VGHF11 anuncia dividendos com yield de 1,16%; veja os detalhes
Imagem gerada por IA

O fundo imobiliário VGHF11 confirmou a distribuição de R$ 0,07 por cota referente a junho de 2026. Terão direito ao pagamento os investidores posicionados no fim do pregão de 30 de junho, com crédito previsto para 7 de julho.

Pela cotação de R$ 6,03 no fechamento de junho, o valor corresponde a um retorno mensal de aproximadamente 1,16%. A política segue em linha com os dois meses anteriores, quando o montante por cota foi o mesmo.

Para o investidor pessoa física que se enquadra na legislação vigente, os rendimentos do VGHF11 são isentos de Imposto de Renda. A isenção aplica-se aos proventos distribuídos pelo fundo.

Em maio, cujo pagamento ocorreu em junho, o mesmo R$ 0,07 por cota representou rentabilidade líquida de 10,9% ao ano, ou IPCA menos 0,7% ao ano, calculada sobre a cota patrimonial do fim de abril. O histórico recente mostra estabilidade no valor distribuído.

No acumulado de 12 meses até aquele momento, as distribuições somaram R$ 0,92 por cota, equivalentes a 11,3% ao ano líquidos, ou IPCA mais 6,9% ao ano, tomando como base a mesma referência patrimonial.

Rendimentos do VGHF11 em junho de 2026

A cota patrimonial recuou R$ 0,16 em maio, movimento ligado à desvalorização da carteira de FIIs, em linha com a queda de 1,32% do IFIX no mês. Na condução das alocações, a gestão atuou simultaneamente nas duas frentes do portfólio.

Na carteira VALOR, houve vendas líquidas de R$ 2,9 milhões, concentradas em cotas de FIIs líquidos. Com isso, essa parcela passou a 52,9% dos ativos-alvo, ante 52,5% em abril, refletindo leve ajuste tático.

Na carteira RENDA, as vendas líquidas somaram R$ 13,5 milhões em CRIs, e o bloco encerrou maio com 47,1% dos ativos-alvo, frente a 47,5% no mês anterior. O balanceamento busca preservar o perfil de risco-retorno.
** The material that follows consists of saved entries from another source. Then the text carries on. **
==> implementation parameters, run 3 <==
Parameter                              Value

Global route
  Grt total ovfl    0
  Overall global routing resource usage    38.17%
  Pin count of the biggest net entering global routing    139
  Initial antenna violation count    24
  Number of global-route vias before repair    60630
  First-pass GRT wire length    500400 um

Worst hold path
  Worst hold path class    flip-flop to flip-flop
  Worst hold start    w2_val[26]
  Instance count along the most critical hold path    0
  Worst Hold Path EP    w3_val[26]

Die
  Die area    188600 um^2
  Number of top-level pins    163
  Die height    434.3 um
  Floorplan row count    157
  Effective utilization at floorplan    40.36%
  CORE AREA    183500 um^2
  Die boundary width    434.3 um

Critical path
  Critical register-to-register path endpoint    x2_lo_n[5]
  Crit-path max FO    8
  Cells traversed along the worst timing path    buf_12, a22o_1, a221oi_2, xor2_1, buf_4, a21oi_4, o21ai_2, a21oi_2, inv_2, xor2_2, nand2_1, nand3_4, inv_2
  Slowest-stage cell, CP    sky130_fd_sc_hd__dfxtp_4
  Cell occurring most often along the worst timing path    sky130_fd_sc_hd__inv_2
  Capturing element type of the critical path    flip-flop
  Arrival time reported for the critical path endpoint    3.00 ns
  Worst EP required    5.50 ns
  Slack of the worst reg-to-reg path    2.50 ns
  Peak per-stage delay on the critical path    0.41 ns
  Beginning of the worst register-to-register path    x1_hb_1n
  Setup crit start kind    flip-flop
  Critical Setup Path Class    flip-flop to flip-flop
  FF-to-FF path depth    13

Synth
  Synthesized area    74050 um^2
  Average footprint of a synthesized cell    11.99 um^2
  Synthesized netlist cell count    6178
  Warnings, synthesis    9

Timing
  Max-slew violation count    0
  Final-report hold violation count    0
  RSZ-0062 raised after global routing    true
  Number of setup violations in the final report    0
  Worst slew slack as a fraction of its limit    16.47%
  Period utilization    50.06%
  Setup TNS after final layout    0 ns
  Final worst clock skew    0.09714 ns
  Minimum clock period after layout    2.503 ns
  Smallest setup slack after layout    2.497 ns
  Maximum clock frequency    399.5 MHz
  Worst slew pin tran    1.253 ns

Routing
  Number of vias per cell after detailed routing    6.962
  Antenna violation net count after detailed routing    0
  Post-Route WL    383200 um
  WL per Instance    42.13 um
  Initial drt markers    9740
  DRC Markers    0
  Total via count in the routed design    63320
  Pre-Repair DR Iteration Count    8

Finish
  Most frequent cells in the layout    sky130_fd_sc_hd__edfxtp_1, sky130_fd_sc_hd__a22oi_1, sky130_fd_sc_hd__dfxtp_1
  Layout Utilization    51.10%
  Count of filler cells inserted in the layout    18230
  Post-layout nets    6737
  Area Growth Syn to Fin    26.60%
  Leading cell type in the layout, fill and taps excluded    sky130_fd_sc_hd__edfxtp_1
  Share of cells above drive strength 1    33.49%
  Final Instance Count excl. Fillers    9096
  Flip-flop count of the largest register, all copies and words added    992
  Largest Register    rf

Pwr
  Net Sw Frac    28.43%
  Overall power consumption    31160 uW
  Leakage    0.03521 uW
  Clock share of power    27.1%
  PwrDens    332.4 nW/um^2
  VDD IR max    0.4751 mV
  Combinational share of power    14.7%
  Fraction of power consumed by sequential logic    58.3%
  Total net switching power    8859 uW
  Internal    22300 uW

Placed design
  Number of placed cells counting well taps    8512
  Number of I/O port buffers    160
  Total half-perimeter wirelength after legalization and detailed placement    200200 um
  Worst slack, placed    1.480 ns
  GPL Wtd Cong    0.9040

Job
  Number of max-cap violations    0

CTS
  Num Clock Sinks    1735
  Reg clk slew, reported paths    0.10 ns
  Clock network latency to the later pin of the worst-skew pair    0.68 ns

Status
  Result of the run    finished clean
Context: an optimization exercise on an open-source flow, tuned for small area and a short achievable clock period. The choices shown serve that exercise and are no tape-out recipe. Only simulation tests tie the RTL to the original design; equivalence was not proved.

==> flow/design.v, too long to show whole: its modules and the start of the top module <==
// module mul_pipe_unit: 1135 lines
module mul_pipe_unit #(
   parameter int WIDTH   = 32,
   parameter int LATENCY = 4
) (
   input  logic               clk,
   input  logic               rst,
   input  logic               start,
   input  logic               is_signed,
   input  logic [WIDTH-1:0]   a,
   input  logic [WIDTH-1:0]   b,
   input  logic               flush,
   output logic               busy,
   output logic               done,
   output logic [2*WIDTH-1:0] result,
   output logic [1:0]         dbg_state
);
  // ...
==> flow/flow/run.sh <==
#!/bin/bash
# Own layout flow: the standard flow, with these changes.
#  1. After the standard synthesis, flow/faflip.py re-chooses the polarity of each full-adder cell
#     (FA(~a,~b,~c) = ~FA(a,b,c)) so that most of the inverters Yosys's extract_fa leaves between
#     adders go away; it also looks through the larger inverters and reuses them as inverted
#     copies, and folds inverters into the xor2/xnor2 gates that feed them. Registers are untouched.
#  2. Ports are buffered with sky130_fd_sc_hd__buf_1 instead of the flow's default pick.
#  3. Synthesis and every later step also leave out the platform's slow complex gates (four-input
#     and-or cells and the like) and its weakest (_0) cells: flow/dont_use.txt lists the platform's own
#     don't-use cells followed by these.
#  4. Up to CTS, repair_timing aims 6.6 ns beyond the clock period on the worst path only (no TNS
#     repair); routing and the steps after it run with the standard margin.
# Each step's output goes to a log file of its own here; ORFS's own logs are under orfs/logs.
set -euo pipefail
R=orfs/results/sky130hd/mul_pipe_unit/base
PORTS="BUFFER_PORTS_ARGS=-buffer_cell sky130_fd_sc_hd__buf_1"
DU="DONT_USE_CELLS=$(cat flow/dont_use.txt)"
bash standard.sh "$DU" synth > log_synth.txt 2>&1
python3 flow/faflip.py $R/1_2_yosys.v $R/1_2_yosys.faflip.v > log_faflip.txt 2>&1
cp $R/1_2_yosys.v $R/1_2_yosys.orig.v
mv $R/1_2_yosys.faflip.v $R/1_2_yosys.v
rm -f $R/1_synth.odb
touch $R/1_2_yosys.v
bash standard.sh "$DU" "$PORTS" SETUP_SLACK_MARGIN=6.6 TNS_END_PERCENT=0 cts > log_cts.txt 2>&1
bash standard.sh "$DU" "$PORTS" finish > log_finish.txt 2>&1
==> flow/flow/dont_use.txt <==
sky130_fd_sc_hd__probe_p_8 sky130_fd_sc_hd__probec_p_8 sky130_fd_sc_hd__lpflow_bleeder_1 sky130_fd_sc_hd__lpflow_clkbufkapwr_1 sky130_fd_sc_hd__lpflow_clkbufkapwr_16 sky130_fd_sc_hd__lpflow_clkbufkapwr_2 sky130_fd_sc_hd__lpflow_clkbufkapwr_4 sky130_fd_sc_hd__lpflow_clkbufkapwr_8 sky130_fd_sc_hd__lpflow_clkinvkapwr_1 sky130_fd_sc_hd__lpflow_clkinvkapwr_16 sky130_fd_sc_hd__lpflow_clkinvkapwr_2 sky130_fd_sc_hd__lpflow_clkinvkapwr_4 sky130_fd_sc_hd__lpflow_clkinvkapwr_8 sky130_fd_sc_hd__lpflow_decapkapwr_12 sky130_fd_sc_hd__lpflow_decapkapwr_3 sky130_fd_sc_hd__lpflow_decapkapwr_4 sky130_fd_sc_hd__lpflow_decapkapwr_6 sky130_fd_sc_hd__lpflow_decapkapwr_8 sky130_fd_sc_hd__lpflow_inputiso0n_1 sky130_fd_sc_hd__lpflow_inputiso0p_1 sky130_fd_sc_hd__lpflow_inputiso1n_1 sky130_fd_sc_hd__lpflow_inputiso1p_1 sky130_fd_sc_hd__lpflow_inputisolatch_1 sky130_fd_sc_hd__lpflow_isobufsrc_1 sky130_fd_sc_hd__lpflow_isobufsrc_16 sky130_fd_sc_hd__lpflow_isobufsrc_2 sky130_fd_sc_hd__lpflow_isobufsrc_4 sky130_fd_sc_hd__lpflow_isobufsrc_8 sky130_fd_sc_hd__lpflow_isobufsrckapwr_16 sky130_fd_sc_hd__lpflow_lsbuf_lh_hl_isowell_tap_1 sky130_fd_sc_hd__lpflow_lsbuf_lh_hl_isowell_tap_2 sky130_fd_sc_hd__lpflow_lsbuf_lh_hl_isowell_tap_4 sky130_fd_sc_hd__lpflow_lsbuf_lh_isowell_4 sky130_fd_sc_hd__lpflow_lsbuf_lh_isowell_tap_1 sky130_fd_sc_hd__lpflow_lsbuf_lh_isowell_tap_2 sky130_fd_sc_hd__lpflow_lsbuf_lh_isowell_tap_4  sky130_fd_sc_hd__a2111o_1 sky130_fd_sc_hd__a2111o_2 sky130_fd_sc_hd__a2111o_4 sky130_fd_sc_hd__a2111oi_0 sky130_fd_sc_hd__a2111oi_1 sky130_fd_sc_hd__a2111oi_2 sky130_fd_sc_hd__a2111oi_4 sky130_fd_sc_hd__a211o_1 sky130_fd_sc_hd__a211o_2 sky130_fd_sc_hd__a211o_4 sky130_fd_sc_hd__a21boi_0 sky130_fd_sc_hd__a221o_1 sky130_fd_sc_hd__a221o_2 sky130_fd_sc_hd__a221o_4 sky130_fd_sc_hd__a221oi_1 sky130_fd_sc_hd__a221oi_2 sky130_fd_sc_hd__a221oi_4 sky130_fd_sc_hd__a222oi_1 sky130_fd_sc_hd__a2bb2o_1 sky130_fd_sc_hd__a2bb2o_2 sky130_fd_sc_hd__a2bb2o_4 sky130_fd_sc_hd__a2bb2oi_1 sky130_fd_sc_hd__a2bb2oi_2 sky130_fd_sc_hd__a2bb2oi_4 sky130_fd_sc_hd__a311o_1 sky130_fd_sc_hd__a311o_2 sky130_fd_sc_hd__a311o_4 sky130_fd_sc_hd__a311oi_1 sky130_fd_sc_hd__a311oi_2 sky130_fd_sc_hd__a311oi_4 sky130_fd_sc_hd__a31o_1 sky130_fd_sc_hd__a31o_2 sky130_fd_sc_hd__a31o_4 sky130_fd_sc_hd__a32o_1 sky130_fd_sc_hd__a32o_2 sky130_fd_sc_hd__a32o_4 sky130_fd_sc_hd__a32oi_1 sky130_fd_sc_hd__a32oi_2 sky130_fd_sc_hd__a32oi_4 sky130_fd_sc_hd__a41o_1 sky130_fd_sc_hd__a41o_2 sky130_fd_sc_hd__a41o_4 sky130_fd_sc_hd__a41oi_1 sky130_fd_sc_hd__a41oi_2 sky130_fd_sc_hd__a41oi_4 sky130_fd_sc_hd__and2_0 sky130_fd_sc_hd__and4_1 sky130_fd_sc_hd__and4_2 sky130_fd_sc_hd__and4_4 sky130_fd_sc_hd__and4b_1 sky130_fd_sc_hd__and4b_2 sky130_fd_sc_hd__and4b_4 sky130_fd_sc_hd__and4bb_1 sky130_fd_sc_hd__and4bb_2 sky130_fd_sc_hd__and4bb_4 sky130_fd_sc_hd__einvn_0 sky130_fd_sc_hd__nand4b_1 sky130_fd_sc_hd__nand4b_2 sky130_fd_sc_hd__nand4b_4 sky130_fd_sc_hd__nand4bb_1 sky130_fd_sc_hd__nand4bb_2 sky130_fd_sc_hd__nand4bb_4 sky130_fd_sc_hd__nor4_1 sky130_fd_sc_hd__nor4_2 sky130_fd_sc_hd__nor4_4 sky130_fd_sc_hd__nor4b_1 sky130_fd_sc_hd__nor4b_2 sky130_fd_sc_hd__nor4b_4 sky130_fd_sc_hd__nor4bb_1 sky130_fd_sc_hd__nor4bb_2 sky130_fd_sc_hd__nor4bb_4 sky130_fd_sc_hd__o2111a_1 sky130_fd_sc_hd__o2111a_2 sky130_fd_sc_hd__o2111a_4 sky130_fd_sc_hd__o2111ai_1 sky130_fd_sc_hd__o2111ai_2 sky130_fd_sc_hd__o2111ai_4 sky130_fd_sc_hd__o211a_1 sky130_fd_sc_hd__o211a_2 sky130_fd_sc_hd__o211a_4 sky130_fd_sc_hd__o21ai_0 sky130_fd_sc_hd__o221a_1 sky130_fd_sc_hd__o221a_2 sky130_fd_sc_hd__o221a_4 sky130_fd_sc_hd__o221ai_1 sky130_fd_sc_hd__o221ai_2 sky130_fd_sc_hd__o221ai_4 sky130_fd_sc_hd__o2bb2a_1 sky130_fd_sc_hd__o2bb2a_2 sky130_fd_sc_hd__o2bb2a_4 sky130_fd_sc_hd__o2bb2ai_1 sky130_fd_sc_hd__o2bb2ai_2 sky130_fd_sc_hd__o2bb2ai_4 sky130_fd_sc_hd__o311a_1 sky130_fd_sc_hd__o311a_2 sky130_fd_sc_hd__o311a_4 sky130_fd_sc_hd__o311ai_0 sky130_fd_sc_hd__o311ai_1 sky130_fd_sc_hd__o311ai_2 sky130_fd_sc_hd__o311ai_4 sky130_fd_sc_hd__o31a_1 sky130_fd_sc_hd__o31a_2 sky130_fd_sc_hd__o31a_4 sky130_fd_sc_hd__o32a_1 sky130_fd_sc_hd__o32a_2 sky130_fd_sc_hd__o32a_4 sky130_fd_sc_hd__o32ai_1 sky130_fd_sc_hd__o32ai_2 sky130_fd_sc_hd__o32ai_4 sky130_fd_sc_hd__o41a_1 sky130_fd_sc_hd__o41a_2 sky130_fd_sc_hd__o41a_4 sky130_fd_sc_hd__o41ai_1 sky130_fd_sc_hd__o41ai_2 sky130_fd_sc_hd__o41ai_4 sky130_fd_sc_hd__or2_0 sky130_fd_sc_hd__or4_1 sky130_fd_sc_hd__or4_2 sky130_fd_sc_hd__or4_4 sky130_fd_sc_hd__or4b_1 sky130_fd_sc_hd__or4b_2 sky130_fd_sc_hd__or4b_4 sky130_fd_sc_hd__or4bb_1 sky130_fd_sc_hd__or4bb_2 sky130_fd_sc_hd__or4bb_4
==> flow/flow/faflip.py <==
#!/usr/bin/env python3
"""Re-choose the polarity of full-adder cells in a Yosys netlist to drop inverters.

A full adder with all three inputs inverted gives both outputs inverted:
FA(~a,~b,~c) = (~sum, ~cout). Yosys's extract_fa often picks the inverted form, which leaves an
inv_1 between most pairs of adders. This pass looks through inv_1 cells, picks for each fa cell
whether to flip it so that the fewest inverters remain, and writes the netlist back with one
inverter per signal that some pin still needs in the other polarity. Larger inverters are looked
through as well and reused as a signal's inverted copy, and an inverter fed only by an xor2/xnor2
is absorbed by swapping that gate for its complement. Flip-flops, ports and all other cells are
left as they are.

usage: faflip.py IN.v OUT.v
"""
import re
import sys

INV = "sky130_fd_sc_hd__inv_1"
FA_PREFIX = "sky130_fd_sc_hd__fa_"
OUT_PINS = {"X", "Y", "Q", "Q_N", "SUM", "COUT", "HI", "LO"}

src = open(sys.argv[1]).read()
m = re.search(r"^(module\s.*?;\n)(.*?)^endmodule", src, re.S | re.M)
head, body = m.group(1), m.group(2)
pre, post = src[: m.start()], src[m.end():]

# split body into declarations, cells and assigns
cell_re = re.compile(r"^\s*(sky130_fd_sc_hd__\w+)\s+(\S+)\s*\((.*?)\);\s*$", re.S | re.M)
decl_lines = []
cells = []
assigns = []
pos = 0
for cm in cell_re.finditer(body):
    chunk = body[pos:cm.start()]
    for ln in chunk.splitlines():
        if ln.strip().startswith("assign"):
            assigns.append(ln)
        elif ln.strip():
            decl_lines.append(ln)
    pins = [(p, s.strip()) for p, s in re.findall(r"\.(\w+)\(([^()]*)\)", cm.group(3))]
    cells.append([cm.group(1), cm.group(2), pins])
    pos = cm.end()
for ln in body[pos:].splitlines():
    if ln.strip().startswith("assign"):
        assigns.append(ln)
    elif ln.strip():
        decl_lines.append(ln)

ports = set()
for ln in head.split("(", 1)[1].split(")")[0].split(","):
    ports.add(ln.strip())


def base_name(net):
    n = net.strip()
    if n.startswith("\\"):
        n = n.split()[0]
    return re.sub(r"\[\d+\]$", "", n.lstrip("\\"))


assign_nets = set()
for a in assigns:
    for tok in re.findall(r"\\\S+|[A-Za-z_][\w$]*(?:\s*\[\d+\])?", a):
        assign_nets.add(base_name(tok))

fixed_net = lambda n: base_name(n) in ports or base_name(n) in assign_nets

# inverters we may absorb: inv_1 whose output is an internal net. Larger inverters stay (they
# were sized for their fanout) but are looked through too, and can serve as a signal's inverted copy.
INV_RE = re.compile(r"sky130_fd_sc_hd__(clk)?inv_\d+$")
inv_of = {}     # output net -> input net
inv_cells = set()
kept_inv = set()
for i, (t, n, pins) in enumerate(cells):
    if INV_RE.match(t):
        d = dict(pins)
        if fixed_net(d["Y"]):
            continue
        inv_of[d["Y"]] = d["A"]
        if t == INV:
            inv_cells.add(i)
        else:
            kept_inv.add(i)


def resolve(net):
    """(base net, polarity) of a net, looking through absorbable inverters."""
    q = 0
    seen = 0
    while net in inv_of and seen < 8:
        net = inv_of[net]
        q ^= 1
        seen += 1
    return net, q


# drivers of base nets
driver = {}
for i, (t, n, pins) in enumerate(cells):
    if i in inv_cells or i in kept_inv:
        continue
    for p, s in pins:
        if p in OUT_PINS:
            driver[s] = (i, p)

fa_idx = [i for i, c in enumerate(cells) if c[0].startswith(FA_PREFIX)]
# an fa may flip only if none of its output nets is a port or used by an assign
can_flip = {}
for i in fa_idx:
    d = dict(cells[i][2])
    can_flip[i] = not any(fixed_net(d[p]) for p in ("SUM", "COUT") if p in d)

flip = {i: 0 for i in fa_idx}

# consumer pins: (cell index, pin, base, q0)
uses = {}
for i, (t, n, pins) in enumerate(cells):
    if i in inv_cells:
        continue
    for p, s in pins:
        if p in OUT_PINS:
            continue
        b, q = resolve(s)
        uses.setdefault(b, []).append((i, p, q))
# nets used by assigns or ports (outputs) need their own polarity
for b in list(inv_of.keys()):
    pass


def phys_pol(b):
    dv = driver.get(b)
    if dv and dv[0] in flip:
        return flip[dv[0]]
    return 0


def need(b):
    """(needs true copy, needs inverted copy) relative to the physical net of b."""
    pp = phys_pol(b)
    t = f = False
    for (i, p, q) in uses.get(b, []):
        want = q ^ (flip[i] if i in flip else 0)
        if want == pp:
            t = True
        else:
            f = True
    return t, f


def cost_of(b):
    t, f = need(b)
    return 1 if f else 0


def local_nets(i):
    d = dict(cells[i][2])
    nets = set()
    for p in ("A", "B", "CIN"):
        nets.add(resolve(d[p])[0])
    for p in ("SUM", "COUT"):
        if p in d:
            nets.add(d[p])
    return nets


total0 = sum(cost_of(b) for b in set(uses))


def greedy():
    improved = True
    rounds = 0
    while improved and rounds < 20:
        improved = False
        rounds += 1
        for i in fa_idx:
            if not can_flip[i]:
                continue
            nets = local_nets(i)
            before = sum(cost_of(b) for b in nets)
            flip[i] ^= 1
            after = sum(cost_of(b) for b in nets)
            if after < before:
                improved = True
            else:
                flip[i] ^= 1


import random
rng = random.Random(1)
greedy()
best = (sum(cost_of(b) for b in set(uses)), dict(flip))
for trial in range(40):
    # perturb the best assignment a little and descend again
    for i in fa_idx:
        flip[i] = best[1][i]
        if can_flip[i] and rng.random() < 0.15:
            flip[i] ^= 1
    greedy()
    c = sum(cost_of(b) for b in set(uses))
    if c < best[0]:
        best = (c, dict(flip))
flip.update(best[1])
total1 = sum(cost_of(b) for b in set(uses))
sys.stderr.write(f"faflip: {len(inv_cells)} absorbable inverters, signals needing an inverter "
                 f"{total0} -> {total1}, flipped {sum(flip.values())} of {len(fa_idx)} adders\n")

# rebuild
new_decl = []
counter = [0]


def fresh(prefix):
    counter[0] += 1
    name = f"_faflip_{prefix}{counter[0]}_"
    new_decl.append(f"  wire {name};")
    return name


inv_net = {}   # base -> net carrying the complement of its physical net
phys_net = {}  # base -> physical net name (renamed when the driver flips)
for b in set(uses) | set(driver):
    phys_net[b] = b
for i in fa_idx:
    if flip[i]:
        d = dict(cells[i][2])
        for p in ("SUM", "COUT"):
            if p in d:
                phys_net[d[p]] = fresh("p")

new_cells = []
# a kept inverter whose input reads the physical net of b already gives b's inverted copy
kept_copy = {}
for i in sorted(kept_inv):
    d = dict(cells[i][2])
    b, q = resolve(d["A"])
    if q == phys_pol(b) and b not in kept_copy:
        kept_copy[b] = d["Y"]
for b in sorted(set(uses)):
    t, f = need(b)
    if f:
        if b in kept_copy:
            inv_net[b] = kept_copy[b]
            continue
        nm = fresh("n")
        inv_net[b] = nm
        new_cells.append((INV, f"_faflip_inv{counter[0]}_", [("A", phys_net[b]), ("Y", nm)]))

out_cells = []
for i, (t, n, pins) in enumerate(cells):
    if i in inv_cells:
        continue
    newpins = []
    for p, s in pins:
        if p in OUT_PINS:
            newpins.append((p, phys_net.get(s, s)))
            continue
        if i in kept_inv and kept_copy.get(resolve(s)[0]) == dict(pins)["Y"]:
            newpins.append((p, phys_net[resolve(s)[0]]))
            continue
        b, q = resolve(s)
        want = q ^ (flip[i] if i in flip else 0)
        if want == phys_pol(b):
            newpins.append((p, phys_net[b]))
        else:
            newpins.append((p, inv_net[b]))
    out_cells.append((t, n, newpins))
out_cells.extend(new_cells)

# absorb an inverter into the xor2/xnor2 that alone feeds it: swap the gate for its complement
SWAP = {"sky130_fd_sc_hd__xor2_1": ("sky130_fd_sc_hd__xnor2_1", "X", "Y"),
        "sky130_fd_sc_hd__xnor2_1": ("sky130_fd_sc_hd__xor2_1", "Y", "X")}
fanout = {}
drv_at = {}
for k, (t, n, pins) in enumerate(out_cells):
    for p, s_ in pins:
        if p in OUT_PINS:
            drv_at[s_] = k
        else:
            fanout[s_] = fanout.get(s_, 0) + 1
dead = set()
swapped = 0
for k, (t, n, pins) in enumerate(out_cells):
    if t != INV:
        continue
    d = dict(pins)
    a, y = d["A"], d["Y"]
    j = drv_at.get(a)
    if j is None or j in dead or fanout.get(a, 0) != 1 or fixed_net(a):
        continue
    tj, nj, pj = out_cells[j]
    if tj not in SWAP:
        continue
    newt, op, np_ = SWAP[tj]
    out_cells[j] = (newt, nj, [(np_ if p == op else p, y if p == op else s_) for p, s_ in pj])
    dead.add(k)
    swapped += 1
out_cells = [c for k, c in enumerate(out_cells) if k not in dead]
sys.stderr.write(f"faflip: absorbed {swapped} inverters into xor/xnor gates\n")

# a flipped adder's old output net may still be a consumer-free name: if some pin wanted the
# true value of a flipped signal it now reads the inverter, so the old name is simply unused.
lines = [head]
lines.extend(decl_lines)
lines.extend(new_decl)
for t, n, pins in out_cells:
    pl = ",\n".join(f"    .{p}({s}{' ' if s.startswith(chr(92)) else ''})" for p, s in pins)
    lines.append(f"  {t} {n} (\n{pl}\n  );")
lines.extend(assigns)
open(sys.argv[2], "w").write(pre + "\n".join(lines) + "\nendmodule" + post)
==> flow/standard.sh <==
#!/bin/bash
# synth_recipe.tcl (not shown) runs the flow's synth.tcl, then flattens the netlist and writes it again
# the make line also repeats each setting of config.mk as NAME=value (left out here)
make -C /OpenROAD-flow-scripts/flow DESIGN_CONFIG=/design/flow/config.mk WORK_HOME=/design/flow/orfs CLKGATE_MAP_FILE= SYNTH_SCRIPT=/design/flow/synth_recipe.tcl "${@:-finish}"
==> flow/config.mk <==
export PLATFORM = sky130hd
export DESIGN_NAME = mul_pipe_unit
export DESIGN_NICKNAME = mul_pipe_unit
export VERILOG_FILES = /design/flow/design.v
export SDC_FILE = /design/flow/constraint.sdc
export NUM_CORES = 4
export LEC_CHECK = 0
export CAP_MARGIN = 20
export CORE_MARGIN = 2
export CORE_UTILIZATION = 55
export SLEW_MARGIN = 20
==> flow/constraint.sdc <==
create_clock -name core_clock -period 11.0 [get_ports {clk}]
set_input_delay 2.2000 -clock core_clock [delete_from_list [all_inputs] [get_ports {clk}]]
set_output_delay 2.2000 -clock core_clock [all_outputs]
set_load 0.01 [all_outputs]
==> metrics.cfg, run 1 <==
[run_status]
status = finished clean

[clocking]
htreeDepth = 4
clk_pin_slew_ps = 80

[floorplanning]
fp-row-count = 63

[detailed_routing]
wl_per_cell_um = 22.1
dr.pass1.iters = 5
final_antenna_net_count = 0

[timing]
worst_pin_slew_ps = 896
relSlewSlack_pct = 40.3
final.setup.worst_slack_ps = 6460

[worst_setup_path]
r2r_slack_ps = 6470
crit_family = simple AND/OR/NAND/NOR gates
path_buf_inv = 1
timing.rr.end = result_r[59]
worst_ep_required_time_ps = 8800

[final_layout]
seqCellArea_um2 = 4190
drive_gt1_share_pct = 7.64
top_register = result_r
area.growth.synth_to_final_pct = 6.53
postLayoutCellArea_um2 = 17500
largest_register_ffs = 64
most-common-layout-cells = xnor2_1, a22oi_1, fa_1

[global_route]
gr-usage-met3_pct = 6.10
overflow = 0

[placed_design]
dp_slack_ps = 6450

[synthesis]
synth_area_um2 = 16500
syn_nets = 2002

[hold_path]
min_path_type = flop to flop

[run]
max_cap_violations = 0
Quanto à qualidade de crédito, os CRIs Selina permanecem marcados a zero. Os demais ativos seguem adimplentes, e a administração classifica a carteira como saudável, sem alterações relevantes de risco.

O que mudou na carteira do VGHF11

No fim de maio, o fundo detinha 102,3% do patrimônio líquido alocado em ativos-alvo, distribuídos em 133 papéis que somavam R$ 1,41 bilhão. A estrutura reforça a diversificação entre classes e emissores.

Havia ainda R$ 43,3 milhões, equivalentes a 3,1% do PL, em operações de compromissada reversa de CRIs, a um custo médio de CDI + 0,84% ao ano. O instrumento apoia a gestão de caixa e de liquidez.

Por tipo de ativo, FIIs representavam 55,4% dos ativos-alvo, seguidos por CRIs (28,2%), SPEs (14,7%), ações (1,0%) e FIDCs (0,7%). A composição mescla geração de renda, ganho de capital e crédito imobiliário.

Composição e indexadores da carteira

Pela ótica de estratégia, os ativos líquidos, entre FII e ação, somavam 38,2%. Os ilíquidos, incluindo FII, SPE e FIDC subordinado, respondiam por 33,4%. O crédito, somando CRI e FIDC sênior, ficava com 28,4%.

Na carteira de CRIs, a indexação estava distribuída entre CDI (35,3%), IPCA com variação apenas positiva (33,5%), IPCA (27,1%) e IPCA com variação positiva e compensação (4,2%). A segmentação por setor era liderada pelo residencial (56,3%), seguido por BTS (20,6%), shopping (9,6%), pulverizado (6,9%), logística (3,4%) e infraestrutura (3,3%).

Ao final de maio, o fundo registrava 378.189 cotistas e liquidez média diária de R$ 5,8 milhões. Esses indicadores mantêm o VGHF11 entre os fundos híbridos mais acompanhados pelo mercado.